Would you please retype, exactly, the lines of the listing below between the line with "max_freq_mhz = 190" and the line with "critPathMaxStageDelay_ps = 520", inclusive?
'''
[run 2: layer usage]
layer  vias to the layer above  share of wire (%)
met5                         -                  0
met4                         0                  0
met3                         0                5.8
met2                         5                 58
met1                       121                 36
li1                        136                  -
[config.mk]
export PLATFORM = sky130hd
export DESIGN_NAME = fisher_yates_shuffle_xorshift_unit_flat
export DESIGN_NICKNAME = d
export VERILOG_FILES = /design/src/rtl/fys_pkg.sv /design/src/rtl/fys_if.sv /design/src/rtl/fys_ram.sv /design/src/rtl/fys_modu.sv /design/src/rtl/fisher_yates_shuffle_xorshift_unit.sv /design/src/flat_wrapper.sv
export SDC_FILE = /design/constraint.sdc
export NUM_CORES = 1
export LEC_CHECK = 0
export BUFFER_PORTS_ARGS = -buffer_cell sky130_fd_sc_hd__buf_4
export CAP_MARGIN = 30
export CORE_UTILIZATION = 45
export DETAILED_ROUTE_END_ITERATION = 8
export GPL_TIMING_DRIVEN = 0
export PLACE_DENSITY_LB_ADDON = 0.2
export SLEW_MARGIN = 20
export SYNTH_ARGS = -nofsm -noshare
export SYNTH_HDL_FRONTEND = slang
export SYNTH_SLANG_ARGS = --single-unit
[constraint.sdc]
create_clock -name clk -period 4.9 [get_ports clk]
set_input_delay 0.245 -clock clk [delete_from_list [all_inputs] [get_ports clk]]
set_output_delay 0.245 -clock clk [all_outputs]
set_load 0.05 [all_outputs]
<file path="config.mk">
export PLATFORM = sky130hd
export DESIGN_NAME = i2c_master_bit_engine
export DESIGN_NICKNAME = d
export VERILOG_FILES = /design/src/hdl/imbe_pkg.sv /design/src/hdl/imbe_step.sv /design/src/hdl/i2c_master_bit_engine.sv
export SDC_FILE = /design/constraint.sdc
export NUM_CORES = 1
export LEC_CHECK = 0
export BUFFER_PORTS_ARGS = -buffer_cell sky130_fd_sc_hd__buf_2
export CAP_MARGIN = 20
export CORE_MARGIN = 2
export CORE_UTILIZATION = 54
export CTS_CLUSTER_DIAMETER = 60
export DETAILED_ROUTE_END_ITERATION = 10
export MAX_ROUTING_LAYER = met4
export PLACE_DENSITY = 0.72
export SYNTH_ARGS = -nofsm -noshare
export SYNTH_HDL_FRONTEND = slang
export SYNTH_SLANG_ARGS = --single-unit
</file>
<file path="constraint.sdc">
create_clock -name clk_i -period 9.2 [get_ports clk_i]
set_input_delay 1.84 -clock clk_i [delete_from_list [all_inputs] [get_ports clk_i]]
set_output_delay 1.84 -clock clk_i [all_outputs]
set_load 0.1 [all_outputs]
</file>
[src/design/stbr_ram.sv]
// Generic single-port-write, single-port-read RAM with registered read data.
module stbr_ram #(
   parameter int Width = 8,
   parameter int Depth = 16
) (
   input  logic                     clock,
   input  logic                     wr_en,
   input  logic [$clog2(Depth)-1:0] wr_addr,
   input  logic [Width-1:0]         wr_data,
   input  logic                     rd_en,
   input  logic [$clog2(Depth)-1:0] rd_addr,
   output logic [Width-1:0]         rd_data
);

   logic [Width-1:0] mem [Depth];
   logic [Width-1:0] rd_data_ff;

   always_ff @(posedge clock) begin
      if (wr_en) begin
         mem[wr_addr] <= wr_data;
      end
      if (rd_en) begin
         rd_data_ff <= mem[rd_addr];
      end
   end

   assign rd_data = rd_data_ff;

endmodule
'''
'''
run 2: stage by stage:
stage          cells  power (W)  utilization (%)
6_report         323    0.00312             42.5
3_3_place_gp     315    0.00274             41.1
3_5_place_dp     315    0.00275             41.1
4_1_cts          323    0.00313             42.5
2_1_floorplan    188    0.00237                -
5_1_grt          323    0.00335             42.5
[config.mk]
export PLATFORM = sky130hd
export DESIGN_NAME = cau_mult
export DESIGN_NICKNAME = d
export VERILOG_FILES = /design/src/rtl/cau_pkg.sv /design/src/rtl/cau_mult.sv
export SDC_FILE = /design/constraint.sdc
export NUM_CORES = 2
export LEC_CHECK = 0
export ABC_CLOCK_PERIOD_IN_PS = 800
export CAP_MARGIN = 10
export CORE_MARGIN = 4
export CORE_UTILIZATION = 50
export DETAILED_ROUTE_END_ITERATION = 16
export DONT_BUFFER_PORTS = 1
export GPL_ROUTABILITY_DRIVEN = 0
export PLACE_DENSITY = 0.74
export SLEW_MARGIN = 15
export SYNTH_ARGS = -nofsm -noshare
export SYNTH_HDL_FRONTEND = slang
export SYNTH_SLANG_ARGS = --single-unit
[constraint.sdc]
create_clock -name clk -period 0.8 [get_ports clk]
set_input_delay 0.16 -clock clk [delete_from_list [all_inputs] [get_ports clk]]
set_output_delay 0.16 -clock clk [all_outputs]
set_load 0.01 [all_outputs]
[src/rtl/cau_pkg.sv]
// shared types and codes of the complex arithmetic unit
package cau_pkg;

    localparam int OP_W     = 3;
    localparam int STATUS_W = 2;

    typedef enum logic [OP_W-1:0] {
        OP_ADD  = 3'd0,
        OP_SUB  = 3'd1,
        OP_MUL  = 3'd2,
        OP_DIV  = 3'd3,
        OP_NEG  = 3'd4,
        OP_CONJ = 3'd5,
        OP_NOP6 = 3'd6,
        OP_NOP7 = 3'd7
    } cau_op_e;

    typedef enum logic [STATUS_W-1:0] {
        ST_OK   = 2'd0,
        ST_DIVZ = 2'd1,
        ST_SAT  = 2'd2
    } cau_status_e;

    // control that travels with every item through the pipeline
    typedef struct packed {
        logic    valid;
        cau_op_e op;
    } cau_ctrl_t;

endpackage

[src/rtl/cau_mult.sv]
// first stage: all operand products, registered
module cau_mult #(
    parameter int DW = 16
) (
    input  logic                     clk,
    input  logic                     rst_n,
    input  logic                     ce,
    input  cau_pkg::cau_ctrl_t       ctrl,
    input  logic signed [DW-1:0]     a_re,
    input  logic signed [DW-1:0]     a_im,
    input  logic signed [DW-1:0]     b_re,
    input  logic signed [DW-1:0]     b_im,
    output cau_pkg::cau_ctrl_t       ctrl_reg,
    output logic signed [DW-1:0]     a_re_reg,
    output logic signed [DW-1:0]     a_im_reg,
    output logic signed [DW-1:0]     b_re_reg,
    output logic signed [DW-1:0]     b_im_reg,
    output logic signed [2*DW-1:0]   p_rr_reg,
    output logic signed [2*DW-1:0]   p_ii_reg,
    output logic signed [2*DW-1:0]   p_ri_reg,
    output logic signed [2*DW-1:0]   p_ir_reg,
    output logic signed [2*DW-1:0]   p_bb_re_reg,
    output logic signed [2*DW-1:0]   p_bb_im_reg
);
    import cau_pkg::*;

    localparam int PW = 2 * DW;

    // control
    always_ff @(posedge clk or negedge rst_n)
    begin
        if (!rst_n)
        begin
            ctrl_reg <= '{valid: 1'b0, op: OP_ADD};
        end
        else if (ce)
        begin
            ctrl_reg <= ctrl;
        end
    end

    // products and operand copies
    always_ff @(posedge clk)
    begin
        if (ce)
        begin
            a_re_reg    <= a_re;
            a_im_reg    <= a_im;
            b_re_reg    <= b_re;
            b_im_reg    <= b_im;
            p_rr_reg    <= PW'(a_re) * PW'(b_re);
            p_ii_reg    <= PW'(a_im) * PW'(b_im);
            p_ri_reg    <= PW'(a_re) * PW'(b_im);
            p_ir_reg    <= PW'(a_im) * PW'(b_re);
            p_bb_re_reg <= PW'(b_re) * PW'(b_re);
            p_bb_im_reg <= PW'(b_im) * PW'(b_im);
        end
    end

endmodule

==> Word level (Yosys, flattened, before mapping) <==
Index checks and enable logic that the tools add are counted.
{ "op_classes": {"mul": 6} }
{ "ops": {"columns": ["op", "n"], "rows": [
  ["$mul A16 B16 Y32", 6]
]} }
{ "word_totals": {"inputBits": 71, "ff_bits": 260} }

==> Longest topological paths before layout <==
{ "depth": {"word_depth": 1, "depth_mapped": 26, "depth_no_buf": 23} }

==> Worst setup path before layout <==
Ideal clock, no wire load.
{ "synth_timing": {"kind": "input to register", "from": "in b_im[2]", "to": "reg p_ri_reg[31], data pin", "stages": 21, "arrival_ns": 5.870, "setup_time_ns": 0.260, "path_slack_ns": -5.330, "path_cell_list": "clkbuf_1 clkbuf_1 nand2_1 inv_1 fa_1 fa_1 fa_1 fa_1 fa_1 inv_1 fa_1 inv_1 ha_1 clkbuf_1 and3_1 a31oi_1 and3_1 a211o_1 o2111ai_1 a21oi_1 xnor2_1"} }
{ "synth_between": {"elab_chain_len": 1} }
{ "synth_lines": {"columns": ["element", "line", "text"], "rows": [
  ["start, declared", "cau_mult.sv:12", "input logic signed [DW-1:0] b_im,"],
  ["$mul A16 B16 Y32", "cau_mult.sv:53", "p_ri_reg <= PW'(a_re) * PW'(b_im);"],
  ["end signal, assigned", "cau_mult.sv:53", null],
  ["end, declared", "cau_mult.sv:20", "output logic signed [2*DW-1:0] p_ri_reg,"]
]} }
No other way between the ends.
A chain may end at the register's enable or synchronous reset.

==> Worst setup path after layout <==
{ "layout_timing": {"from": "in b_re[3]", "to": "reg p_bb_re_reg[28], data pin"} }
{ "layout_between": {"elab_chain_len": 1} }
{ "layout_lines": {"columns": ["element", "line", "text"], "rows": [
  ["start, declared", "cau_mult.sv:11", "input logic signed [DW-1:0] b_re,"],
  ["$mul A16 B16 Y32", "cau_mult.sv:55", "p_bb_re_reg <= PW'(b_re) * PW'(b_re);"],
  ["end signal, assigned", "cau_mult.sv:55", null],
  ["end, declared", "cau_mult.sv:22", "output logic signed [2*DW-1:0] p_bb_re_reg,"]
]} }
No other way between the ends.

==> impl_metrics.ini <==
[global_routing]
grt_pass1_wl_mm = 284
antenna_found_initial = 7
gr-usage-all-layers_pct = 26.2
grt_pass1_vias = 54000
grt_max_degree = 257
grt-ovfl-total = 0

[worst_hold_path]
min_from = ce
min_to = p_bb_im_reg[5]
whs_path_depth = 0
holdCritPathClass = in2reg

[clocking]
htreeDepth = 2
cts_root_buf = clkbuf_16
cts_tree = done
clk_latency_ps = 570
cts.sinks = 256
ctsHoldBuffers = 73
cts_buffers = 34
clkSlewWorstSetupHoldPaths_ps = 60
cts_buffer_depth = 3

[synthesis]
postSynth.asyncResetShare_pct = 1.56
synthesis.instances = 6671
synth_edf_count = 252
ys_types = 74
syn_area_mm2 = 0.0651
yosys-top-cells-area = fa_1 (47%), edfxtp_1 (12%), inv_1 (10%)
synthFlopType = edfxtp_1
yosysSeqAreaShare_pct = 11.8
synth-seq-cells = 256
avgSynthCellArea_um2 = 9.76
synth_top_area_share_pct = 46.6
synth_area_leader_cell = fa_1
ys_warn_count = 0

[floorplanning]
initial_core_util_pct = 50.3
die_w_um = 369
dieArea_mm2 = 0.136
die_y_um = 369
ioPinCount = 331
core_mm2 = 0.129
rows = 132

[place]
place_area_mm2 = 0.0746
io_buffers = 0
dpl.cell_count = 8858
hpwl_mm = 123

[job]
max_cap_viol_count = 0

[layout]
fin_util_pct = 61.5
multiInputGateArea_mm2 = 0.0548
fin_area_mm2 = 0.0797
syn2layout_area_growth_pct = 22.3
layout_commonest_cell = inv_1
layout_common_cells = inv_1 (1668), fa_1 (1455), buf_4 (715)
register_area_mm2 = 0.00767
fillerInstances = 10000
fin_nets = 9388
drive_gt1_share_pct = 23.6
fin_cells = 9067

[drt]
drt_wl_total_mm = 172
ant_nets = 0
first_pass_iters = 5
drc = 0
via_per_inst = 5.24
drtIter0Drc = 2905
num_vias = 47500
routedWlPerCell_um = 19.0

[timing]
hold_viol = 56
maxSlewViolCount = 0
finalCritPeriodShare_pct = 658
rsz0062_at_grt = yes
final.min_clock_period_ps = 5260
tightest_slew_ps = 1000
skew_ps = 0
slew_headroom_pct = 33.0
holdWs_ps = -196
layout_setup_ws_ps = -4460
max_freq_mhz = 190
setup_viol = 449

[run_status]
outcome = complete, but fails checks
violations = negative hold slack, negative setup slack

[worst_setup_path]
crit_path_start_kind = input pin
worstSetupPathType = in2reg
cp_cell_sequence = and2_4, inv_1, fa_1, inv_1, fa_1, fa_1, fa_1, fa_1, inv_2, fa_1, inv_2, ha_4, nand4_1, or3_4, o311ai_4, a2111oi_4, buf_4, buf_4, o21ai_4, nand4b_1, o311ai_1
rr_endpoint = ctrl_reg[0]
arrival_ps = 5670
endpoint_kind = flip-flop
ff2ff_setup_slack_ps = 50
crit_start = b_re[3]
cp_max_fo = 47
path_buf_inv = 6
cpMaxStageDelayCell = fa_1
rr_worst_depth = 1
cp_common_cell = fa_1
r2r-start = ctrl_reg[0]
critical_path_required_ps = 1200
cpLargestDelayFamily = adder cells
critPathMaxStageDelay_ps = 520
'''
■ **Written reply**
max_freq_mhz = 190
setup_viol = 449

[run_status]
outcome = complete, but fails checks
violations = negative hold slack, negative setup slack

[worst_setup_path]
crit_path_start_kind = input pin
worstSetupPathType = in2reg
cp_cell_sequence = and2_4, inv_1, fa_1, inv_1, fa_1, fa_1, fa_1, fa_1, inv_2, fa_1, inv_2, ha_4, nand4_1, or3_4, o311ai_4, a2111oi_4, buf_4, buf_4, o21ai_4, nand4b_1, o311ai_1
rr_endpoint = ctrl_reg[0]
arrival_ps = 5670
endpoint_kind = flip-flop
ff2ff_setup_slack_ps = 50
crit_start = b_re[3]
cp_max_fo = 47
path_buf_inv = 6
cpMaxStageDelayCell = fa_1
rr_worst_depth = 1
cp_common_cell = fa_1
r2r-start = ctrl_reg[0]
critical_path_required_ps = 1200
cpLargestDelayFamily = adder cells
critPathMaxStageDelay_ps = 520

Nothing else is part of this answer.